• _DIRECTIONS_
Find and return every line of the data that contains the word "rmaster".

(Collected data)

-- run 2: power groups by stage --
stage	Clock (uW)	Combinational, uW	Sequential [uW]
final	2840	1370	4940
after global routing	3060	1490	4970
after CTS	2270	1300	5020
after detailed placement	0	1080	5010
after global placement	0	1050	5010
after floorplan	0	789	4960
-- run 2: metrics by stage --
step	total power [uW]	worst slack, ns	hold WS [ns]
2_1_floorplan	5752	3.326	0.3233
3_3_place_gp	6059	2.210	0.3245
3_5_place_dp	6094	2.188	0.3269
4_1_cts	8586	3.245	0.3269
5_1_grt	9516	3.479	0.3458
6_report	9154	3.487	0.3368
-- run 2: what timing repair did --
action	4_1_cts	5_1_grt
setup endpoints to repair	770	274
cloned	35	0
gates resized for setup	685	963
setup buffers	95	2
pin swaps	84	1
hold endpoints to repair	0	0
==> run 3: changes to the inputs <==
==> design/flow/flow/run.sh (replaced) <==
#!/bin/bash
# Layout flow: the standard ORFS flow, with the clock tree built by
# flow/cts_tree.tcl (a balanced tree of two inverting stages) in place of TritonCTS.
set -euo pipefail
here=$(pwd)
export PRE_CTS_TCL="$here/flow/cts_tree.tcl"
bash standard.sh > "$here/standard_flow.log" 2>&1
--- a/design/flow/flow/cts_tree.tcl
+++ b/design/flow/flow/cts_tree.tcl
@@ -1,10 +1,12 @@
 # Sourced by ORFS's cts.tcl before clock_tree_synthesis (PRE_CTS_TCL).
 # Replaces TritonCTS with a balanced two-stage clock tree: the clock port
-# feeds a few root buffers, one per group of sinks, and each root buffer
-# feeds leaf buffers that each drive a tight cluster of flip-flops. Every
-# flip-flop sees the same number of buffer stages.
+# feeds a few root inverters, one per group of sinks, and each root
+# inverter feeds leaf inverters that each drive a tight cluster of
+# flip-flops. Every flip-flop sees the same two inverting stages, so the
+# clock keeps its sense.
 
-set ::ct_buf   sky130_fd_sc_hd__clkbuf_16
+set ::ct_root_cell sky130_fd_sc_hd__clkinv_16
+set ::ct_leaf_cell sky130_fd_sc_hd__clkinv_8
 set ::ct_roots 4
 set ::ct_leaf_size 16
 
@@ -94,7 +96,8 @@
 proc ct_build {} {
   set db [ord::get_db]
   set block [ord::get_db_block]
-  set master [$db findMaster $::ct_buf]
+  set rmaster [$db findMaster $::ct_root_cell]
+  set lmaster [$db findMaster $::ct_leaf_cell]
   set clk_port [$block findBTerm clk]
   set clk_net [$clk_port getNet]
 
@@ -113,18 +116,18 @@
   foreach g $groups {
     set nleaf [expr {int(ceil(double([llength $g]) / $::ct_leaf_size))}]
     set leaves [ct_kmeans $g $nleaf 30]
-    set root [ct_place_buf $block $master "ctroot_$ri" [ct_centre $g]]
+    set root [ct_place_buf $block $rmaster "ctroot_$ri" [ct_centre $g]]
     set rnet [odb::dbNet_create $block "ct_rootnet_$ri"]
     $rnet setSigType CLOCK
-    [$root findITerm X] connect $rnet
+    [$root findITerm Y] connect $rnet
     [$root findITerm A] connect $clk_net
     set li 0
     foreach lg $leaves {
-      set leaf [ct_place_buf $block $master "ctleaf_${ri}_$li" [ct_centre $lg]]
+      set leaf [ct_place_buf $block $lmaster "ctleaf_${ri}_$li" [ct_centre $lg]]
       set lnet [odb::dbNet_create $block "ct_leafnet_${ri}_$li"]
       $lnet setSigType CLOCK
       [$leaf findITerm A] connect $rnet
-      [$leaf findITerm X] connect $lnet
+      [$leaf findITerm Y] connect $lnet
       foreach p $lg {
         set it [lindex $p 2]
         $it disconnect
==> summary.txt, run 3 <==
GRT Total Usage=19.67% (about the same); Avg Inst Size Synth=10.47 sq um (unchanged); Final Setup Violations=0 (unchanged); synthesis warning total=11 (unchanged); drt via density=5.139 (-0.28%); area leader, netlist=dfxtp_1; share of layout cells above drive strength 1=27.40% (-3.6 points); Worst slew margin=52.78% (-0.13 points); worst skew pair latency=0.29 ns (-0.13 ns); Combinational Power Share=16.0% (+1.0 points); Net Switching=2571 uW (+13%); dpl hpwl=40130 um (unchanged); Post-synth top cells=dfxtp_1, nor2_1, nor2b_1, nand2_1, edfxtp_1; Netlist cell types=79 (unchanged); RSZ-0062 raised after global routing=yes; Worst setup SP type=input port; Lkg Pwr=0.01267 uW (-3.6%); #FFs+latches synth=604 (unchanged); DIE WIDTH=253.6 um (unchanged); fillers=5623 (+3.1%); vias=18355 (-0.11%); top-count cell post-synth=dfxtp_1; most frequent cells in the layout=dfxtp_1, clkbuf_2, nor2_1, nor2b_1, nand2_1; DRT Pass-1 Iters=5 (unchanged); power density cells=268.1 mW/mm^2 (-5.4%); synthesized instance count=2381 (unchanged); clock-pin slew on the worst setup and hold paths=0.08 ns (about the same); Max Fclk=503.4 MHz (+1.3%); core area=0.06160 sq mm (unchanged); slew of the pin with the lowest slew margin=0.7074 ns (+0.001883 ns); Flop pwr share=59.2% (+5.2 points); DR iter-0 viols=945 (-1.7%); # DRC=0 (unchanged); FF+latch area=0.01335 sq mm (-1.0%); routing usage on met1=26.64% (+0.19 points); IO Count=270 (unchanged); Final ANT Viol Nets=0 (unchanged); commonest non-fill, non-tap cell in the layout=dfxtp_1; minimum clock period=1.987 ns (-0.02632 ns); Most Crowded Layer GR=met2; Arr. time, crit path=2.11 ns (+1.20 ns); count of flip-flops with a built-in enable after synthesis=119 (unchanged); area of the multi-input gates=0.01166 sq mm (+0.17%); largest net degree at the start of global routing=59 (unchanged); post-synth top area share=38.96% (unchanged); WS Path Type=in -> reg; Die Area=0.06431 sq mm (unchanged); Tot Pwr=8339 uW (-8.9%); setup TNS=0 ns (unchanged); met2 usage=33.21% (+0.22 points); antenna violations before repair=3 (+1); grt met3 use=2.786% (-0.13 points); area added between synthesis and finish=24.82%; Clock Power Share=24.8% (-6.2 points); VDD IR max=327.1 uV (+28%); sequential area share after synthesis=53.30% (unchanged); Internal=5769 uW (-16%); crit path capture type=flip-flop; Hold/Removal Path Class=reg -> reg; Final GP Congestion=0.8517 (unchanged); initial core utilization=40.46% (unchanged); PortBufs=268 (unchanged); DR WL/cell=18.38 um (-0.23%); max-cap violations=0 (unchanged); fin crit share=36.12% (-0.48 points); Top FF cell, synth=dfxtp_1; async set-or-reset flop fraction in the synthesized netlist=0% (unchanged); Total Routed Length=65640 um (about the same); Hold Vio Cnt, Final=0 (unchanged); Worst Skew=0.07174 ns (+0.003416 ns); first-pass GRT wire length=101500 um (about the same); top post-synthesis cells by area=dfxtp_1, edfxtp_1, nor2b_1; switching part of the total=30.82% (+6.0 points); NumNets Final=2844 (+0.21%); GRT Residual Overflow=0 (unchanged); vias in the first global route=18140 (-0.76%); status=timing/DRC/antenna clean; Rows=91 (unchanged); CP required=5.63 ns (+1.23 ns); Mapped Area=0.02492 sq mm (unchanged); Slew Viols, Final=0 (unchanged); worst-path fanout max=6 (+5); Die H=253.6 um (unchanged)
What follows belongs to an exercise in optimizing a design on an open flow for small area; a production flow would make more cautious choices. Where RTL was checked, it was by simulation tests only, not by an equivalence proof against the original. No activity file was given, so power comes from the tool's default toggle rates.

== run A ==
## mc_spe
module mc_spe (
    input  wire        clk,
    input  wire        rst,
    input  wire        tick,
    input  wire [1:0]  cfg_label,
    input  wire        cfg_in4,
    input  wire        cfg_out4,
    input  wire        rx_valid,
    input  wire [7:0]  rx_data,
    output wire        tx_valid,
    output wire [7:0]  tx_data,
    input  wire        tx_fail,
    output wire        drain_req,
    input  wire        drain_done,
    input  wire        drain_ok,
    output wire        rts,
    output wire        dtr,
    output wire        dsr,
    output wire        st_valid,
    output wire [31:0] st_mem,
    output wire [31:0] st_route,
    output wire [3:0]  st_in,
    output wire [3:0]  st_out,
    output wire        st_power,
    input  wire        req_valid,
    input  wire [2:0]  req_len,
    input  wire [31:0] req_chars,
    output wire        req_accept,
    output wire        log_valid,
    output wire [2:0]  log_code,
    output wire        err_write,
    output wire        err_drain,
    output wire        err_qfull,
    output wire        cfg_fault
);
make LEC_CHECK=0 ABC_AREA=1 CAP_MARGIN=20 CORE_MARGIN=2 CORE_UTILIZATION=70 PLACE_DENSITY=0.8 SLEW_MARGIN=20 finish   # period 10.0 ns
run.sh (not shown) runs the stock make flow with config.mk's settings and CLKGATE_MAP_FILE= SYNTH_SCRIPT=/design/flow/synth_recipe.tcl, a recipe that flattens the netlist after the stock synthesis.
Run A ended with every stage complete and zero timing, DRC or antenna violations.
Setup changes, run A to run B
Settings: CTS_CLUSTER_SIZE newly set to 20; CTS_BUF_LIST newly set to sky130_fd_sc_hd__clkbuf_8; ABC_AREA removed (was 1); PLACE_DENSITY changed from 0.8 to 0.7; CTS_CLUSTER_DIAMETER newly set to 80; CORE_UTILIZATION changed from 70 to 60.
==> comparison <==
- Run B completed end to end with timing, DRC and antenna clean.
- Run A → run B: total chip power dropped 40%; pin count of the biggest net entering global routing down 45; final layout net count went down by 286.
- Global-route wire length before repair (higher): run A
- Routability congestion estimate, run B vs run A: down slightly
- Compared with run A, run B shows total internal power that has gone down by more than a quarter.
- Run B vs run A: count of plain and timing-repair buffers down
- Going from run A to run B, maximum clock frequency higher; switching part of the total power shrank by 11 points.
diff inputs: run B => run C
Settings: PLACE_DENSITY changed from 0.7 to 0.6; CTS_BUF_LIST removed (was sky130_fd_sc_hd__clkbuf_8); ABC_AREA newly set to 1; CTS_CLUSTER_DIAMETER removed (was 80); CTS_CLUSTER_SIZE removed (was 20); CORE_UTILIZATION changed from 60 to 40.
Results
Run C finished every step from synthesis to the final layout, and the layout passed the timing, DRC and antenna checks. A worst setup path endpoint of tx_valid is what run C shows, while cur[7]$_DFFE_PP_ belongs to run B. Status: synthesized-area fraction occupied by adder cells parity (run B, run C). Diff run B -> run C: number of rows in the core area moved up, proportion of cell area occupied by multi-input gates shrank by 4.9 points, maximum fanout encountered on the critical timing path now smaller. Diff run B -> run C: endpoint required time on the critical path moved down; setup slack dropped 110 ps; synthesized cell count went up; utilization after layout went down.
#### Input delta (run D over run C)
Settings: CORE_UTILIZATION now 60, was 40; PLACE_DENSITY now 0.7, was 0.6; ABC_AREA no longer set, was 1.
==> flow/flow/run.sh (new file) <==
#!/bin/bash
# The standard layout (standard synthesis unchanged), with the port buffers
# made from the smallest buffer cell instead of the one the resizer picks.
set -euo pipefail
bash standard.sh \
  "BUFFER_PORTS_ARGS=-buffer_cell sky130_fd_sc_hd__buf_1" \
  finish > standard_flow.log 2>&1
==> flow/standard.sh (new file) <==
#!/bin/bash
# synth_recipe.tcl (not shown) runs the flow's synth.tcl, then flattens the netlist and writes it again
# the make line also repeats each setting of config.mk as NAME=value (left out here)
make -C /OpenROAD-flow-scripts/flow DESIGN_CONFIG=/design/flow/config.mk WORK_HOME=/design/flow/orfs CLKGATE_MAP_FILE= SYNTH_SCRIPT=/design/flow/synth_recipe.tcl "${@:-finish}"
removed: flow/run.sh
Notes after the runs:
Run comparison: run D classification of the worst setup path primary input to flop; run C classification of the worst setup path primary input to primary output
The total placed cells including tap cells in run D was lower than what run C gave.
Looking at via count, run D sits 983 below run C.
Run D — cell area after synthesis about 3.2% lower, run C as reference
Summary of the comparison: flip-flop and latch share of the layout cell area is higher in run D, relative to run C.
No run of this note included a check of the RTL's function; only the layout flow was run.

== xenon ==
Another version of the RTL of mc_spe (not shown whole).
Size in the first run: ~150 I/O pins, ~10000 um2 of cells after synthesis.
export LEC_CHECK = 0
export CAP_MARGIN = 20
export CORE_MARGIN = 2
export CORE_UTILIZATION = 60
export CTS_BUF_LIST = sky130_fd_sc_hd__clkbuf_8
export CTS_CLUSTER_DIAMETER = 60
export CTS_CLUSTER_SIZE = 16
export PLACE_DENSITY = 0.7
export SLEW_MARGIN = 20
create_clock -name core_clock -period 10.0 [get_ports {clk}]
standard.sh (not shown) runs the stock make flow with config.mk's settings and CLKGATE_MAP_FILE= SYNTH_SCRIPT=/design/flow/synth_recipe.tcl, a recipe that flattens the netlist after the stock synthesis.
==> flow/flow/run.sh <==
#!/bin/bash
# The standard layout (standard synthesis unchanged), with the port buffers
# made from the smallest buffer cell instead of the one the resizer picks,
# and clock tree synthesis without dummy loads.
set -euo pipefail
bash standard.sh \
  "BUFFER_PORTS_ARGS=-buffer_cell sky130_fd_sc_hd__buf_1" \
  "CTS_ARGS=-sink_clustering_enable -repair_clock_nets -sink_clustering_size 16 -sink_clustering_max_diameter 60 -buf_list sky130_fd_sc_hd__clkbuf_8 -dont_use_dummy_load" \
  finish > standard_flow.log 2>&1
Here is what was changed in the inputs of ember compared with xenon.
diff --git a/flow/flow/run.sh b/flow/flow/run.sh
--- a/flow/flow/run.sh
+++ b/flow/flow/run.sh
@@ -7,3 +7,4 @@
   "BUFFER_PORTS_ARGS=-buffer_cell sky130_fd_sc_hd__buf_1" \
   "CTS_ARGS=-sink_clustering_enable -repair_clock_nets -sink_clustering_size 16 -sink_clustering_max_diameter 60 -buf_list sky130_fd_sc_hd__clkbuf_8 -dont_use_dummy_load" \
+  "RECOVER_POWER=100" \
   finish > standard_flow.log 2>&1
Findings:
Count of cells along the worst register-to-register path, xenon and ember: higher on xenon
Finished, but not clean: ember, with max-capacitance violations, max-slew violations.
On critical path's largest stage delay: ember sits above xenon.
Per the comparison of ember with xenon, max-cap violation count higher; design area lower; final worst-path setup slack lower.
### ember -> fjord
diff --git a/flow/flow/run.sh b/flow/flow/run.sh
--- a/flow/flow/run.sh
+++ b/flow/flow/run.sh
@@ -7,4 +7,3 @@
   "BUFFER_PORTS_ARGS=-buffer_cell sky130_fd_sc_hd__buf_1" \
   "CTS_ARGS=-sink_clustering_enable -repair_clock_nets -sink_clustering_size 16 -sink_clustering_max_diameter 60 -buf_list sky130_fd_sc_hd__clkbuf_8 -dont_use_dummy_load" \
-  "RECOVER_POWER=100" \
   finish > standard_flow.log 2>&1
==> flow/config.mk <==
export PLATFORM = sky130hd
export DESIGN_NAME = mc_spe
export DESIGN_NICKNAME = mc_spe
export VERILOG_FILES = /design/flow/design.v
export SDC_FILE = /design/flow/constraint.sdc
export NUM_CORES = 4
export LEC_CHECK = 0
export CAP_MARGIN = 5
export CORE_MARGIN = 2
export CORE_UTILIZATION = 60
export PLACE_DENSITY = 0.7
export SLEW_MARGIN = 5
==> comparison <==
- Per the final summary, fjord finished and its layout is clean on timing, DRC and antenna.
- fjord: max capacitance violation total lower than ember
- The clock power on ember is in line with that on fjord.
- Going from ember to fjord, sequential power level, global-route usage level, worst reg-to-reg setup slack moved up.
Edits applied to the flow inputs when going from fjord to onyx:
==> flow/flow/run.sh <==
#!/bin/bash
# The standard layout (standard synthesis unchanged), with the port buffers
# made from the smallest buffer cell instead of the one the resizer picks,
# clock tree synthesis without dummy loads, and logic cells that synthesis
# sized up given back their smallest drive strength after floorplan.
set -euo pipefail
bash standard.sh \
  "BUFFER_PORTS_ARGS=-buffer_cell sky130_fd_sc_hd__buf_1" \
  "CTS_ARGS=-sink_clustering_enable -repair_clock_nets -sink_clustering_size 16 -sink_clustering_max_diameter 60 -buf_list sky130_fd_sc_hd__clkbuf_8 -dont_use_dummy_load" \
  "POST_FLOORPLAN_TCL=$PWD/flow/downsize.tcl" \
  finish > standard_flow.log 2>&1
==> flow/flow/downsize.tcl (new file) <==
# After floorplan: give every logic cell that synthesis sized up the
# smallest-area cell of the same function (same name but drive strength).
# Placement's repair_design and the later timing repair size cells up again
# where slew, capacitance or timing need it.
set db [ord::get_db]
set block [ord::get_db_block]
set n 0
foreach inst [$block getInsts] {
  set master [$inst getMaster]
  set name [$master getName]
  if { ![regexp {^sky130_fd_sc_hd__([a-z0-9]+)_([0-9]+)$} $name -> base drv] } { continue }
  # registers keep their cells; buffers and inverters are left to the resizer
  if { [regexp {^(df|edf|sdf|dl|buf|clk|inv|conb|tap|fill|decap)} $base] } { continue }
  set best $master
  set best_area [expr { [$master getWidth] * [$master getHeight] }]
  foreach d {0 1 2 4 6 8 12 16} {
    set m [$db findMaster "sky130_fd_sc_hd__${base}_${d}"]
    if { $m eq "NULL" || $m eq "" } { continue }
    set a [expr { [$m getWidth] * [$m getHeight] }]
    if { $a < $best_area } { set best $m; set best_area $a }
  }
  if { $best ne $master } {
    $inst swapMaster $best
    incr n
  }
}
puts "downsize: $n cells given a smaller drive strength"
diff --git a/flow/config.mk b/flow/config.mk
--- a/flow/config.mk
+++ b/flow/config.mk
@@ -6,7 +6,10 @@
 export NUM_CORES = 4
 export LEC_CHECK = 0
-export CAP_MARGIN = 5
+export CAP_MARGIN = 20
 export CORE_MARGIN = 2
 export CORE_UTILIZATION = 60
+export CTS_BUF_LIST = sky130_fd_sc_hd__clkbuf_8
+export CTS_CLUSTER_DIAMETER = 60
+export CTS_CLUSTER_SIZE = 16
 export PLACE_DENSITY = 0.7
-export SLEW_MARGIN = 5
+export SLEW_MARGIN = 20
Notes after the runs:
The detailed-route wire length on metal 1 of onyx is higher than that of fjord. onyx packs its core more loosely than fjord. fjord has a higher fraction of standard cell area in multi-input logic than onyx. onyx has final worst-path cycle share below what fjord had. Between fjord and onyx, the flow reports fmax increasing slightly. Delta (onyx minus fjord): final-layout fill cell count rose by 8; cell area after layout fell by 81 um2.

• _RESULT BELOW_
+  set rmaster [$db findMaster $::ct_root_cell]
+    set root [ct_place_buf $block $rmaster "ctroot_$ri" [ct_centre $g]]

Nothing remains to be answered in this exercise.